BEGIN Provided entries
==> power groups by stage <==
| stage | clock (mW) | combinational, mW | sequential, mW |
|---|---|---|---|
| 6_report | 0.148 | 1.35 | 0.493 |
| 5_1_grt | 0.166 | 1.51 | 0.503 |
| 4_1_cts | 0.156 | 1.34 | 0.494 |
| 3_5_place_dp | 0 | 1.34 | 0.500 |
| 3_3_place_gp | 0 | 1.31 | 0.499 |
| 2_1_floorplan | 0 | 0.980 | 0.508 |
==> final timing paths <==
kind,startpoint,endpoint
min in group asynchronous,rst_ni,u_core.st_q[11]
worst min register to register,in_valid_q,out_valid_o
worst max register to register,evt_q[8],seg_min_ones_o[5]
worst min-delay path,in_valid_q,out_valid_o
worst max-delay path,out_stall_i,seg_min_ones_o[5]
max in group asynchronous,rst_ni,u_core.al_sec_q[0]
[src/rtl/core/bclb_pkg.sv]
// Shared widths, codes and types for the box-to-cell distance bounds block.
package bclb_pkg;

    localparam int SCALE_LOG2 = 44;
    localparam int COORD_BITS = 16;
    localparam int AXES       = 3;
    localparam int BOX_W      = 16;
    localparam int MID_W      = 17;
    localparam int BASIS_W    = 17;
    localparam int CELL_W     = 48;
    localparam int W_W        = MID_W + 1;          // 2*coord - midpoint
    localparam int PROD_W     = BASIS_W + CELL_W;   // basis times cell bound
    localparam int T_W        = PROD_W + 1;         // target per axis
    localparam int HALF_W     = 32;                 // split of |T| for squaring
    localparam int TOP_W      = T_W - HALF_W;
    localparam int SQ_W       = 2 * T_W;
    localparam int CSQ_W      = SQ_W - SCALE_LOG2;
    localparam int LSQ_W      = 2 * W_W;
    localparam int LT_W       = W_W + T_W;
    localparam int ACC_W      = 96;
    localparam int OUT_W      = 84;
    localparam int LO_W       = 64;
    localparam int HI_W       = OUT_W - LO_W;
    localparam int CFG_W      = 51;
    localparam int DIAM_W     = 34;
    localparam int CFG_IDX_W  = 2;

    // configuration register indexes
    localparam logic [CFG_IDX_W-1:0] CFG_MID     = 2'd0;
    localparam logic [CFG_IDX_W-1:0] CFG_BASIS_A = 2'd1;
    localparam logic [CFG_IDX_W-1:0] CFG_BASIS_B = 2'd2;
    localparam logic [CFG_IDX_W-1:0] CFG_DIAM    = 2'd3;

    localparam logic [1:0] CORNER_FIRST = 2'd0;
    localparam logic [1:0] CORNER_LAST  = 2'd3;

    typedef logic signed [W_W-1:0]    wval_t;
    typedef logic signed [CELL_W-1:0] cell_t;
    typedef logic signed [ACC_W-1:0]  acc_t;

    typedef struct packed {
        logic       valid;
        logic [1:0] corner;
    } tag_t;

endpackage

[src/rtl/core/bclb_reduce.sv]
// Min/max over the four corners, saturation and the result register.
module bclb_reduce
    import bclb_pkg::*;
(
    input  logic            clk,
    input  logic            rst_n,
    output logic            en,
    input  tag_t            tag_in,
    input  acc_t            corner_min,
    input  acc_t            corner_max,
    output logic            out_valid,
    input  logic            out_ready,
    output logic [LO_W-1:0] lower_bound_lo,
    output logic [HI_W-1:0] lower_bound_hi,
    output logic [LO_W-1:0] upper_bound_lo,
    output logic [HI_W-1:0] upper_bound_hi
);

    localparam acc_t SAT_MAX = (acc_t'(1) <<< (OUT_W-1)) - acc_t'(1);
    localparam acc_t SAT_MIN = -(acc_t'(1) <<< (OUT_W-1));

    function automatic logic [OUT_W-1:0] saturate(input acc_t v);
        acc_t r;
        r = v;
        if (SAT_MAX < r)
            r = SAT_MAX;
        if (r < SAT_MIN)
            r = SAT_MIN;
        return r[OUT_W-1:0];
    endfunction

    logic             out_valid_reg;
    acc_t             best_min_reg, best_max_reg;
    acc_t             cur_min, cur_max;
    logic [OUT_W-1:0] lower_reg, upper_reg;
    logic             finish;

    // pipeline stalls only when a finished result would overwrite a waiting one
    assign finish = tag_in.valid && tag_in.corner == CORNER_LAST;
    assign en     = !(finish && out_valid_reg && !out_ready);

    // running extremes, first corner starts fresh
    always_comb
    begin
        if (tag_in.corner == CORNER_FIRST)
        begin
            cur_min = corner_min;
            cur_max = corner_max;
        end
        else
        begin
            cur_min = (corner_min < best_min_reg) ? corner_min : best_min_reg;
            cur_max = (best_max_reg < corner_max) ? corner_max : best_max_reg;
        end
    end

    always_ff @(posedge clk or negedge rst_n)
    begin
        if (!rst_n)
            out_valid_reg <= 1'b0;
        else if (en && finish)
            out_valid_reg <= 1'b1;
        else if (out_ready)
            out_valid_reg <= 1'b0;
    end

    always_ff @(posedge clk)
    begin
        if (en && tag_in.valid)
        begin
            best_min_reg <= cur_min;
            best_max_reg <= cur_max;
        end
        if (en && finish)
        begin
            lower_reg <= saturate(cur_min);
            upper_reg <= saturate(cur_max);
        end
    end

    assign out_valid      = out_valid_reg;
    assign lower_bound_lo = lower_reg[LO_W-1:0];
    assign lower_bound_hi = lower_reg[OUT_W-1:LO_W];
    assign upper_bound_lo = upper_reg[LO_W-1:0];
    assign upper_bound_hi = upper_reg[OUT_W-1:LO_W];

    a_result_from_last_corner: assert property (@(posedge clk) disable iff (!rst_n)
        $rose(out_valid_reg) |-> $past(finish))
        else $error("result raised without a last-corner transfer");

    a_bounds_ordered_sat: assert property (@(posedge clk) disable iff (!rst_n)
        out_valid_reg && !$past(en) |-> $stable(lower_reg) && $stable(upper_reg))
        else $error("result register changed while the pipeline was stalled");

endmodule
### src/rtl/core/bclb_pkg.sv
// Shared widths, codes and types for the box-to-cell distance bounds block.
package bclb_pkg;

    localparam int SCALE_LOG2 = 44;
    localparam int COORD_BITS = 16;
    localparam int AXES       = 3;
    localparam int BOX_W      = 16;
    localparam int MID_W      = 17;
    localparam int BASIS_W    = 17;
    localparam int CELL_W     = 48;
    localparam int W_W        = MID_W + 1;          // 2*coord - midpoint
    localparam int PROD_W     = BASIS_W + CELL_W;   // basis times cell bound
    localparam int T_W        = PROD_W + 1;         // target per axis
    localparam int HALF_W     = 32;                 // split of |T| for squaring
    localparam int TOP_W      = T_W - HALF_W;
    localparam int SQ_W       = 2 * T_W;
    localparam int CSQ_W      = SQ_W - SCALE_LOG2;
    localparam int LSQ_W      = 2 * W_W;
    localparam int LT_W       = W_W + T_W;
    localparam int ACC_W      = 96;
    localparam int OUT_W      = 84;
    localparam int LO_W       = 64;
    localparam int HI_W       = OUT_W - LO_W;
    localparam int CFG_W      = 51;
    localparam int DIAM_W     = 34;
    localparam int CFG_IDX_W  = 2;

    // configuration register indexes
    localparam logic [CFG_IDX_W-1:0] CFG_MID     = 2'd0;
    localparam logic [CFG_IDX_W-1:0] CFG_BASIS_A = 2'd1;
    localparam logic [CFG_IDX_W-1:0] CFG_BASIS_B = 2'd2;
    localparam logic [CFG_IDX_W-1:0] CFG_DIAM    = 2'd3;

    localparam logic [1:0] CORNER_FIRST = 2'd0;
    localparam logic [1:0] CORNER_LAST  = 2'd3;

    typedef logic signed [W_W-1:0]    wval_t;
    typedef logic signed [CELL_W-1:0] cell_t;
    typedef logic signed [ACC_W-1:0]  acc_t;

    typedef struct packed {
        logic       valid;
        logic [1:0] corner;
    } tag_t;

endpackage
END Provided entries
## Task brief
The word "stage" appears in some lines above. Return every one of those lines.

## Solution to the problem
==> power groups by stage <==
| stage | clock (mW) | combinational, mW | sequential, mW |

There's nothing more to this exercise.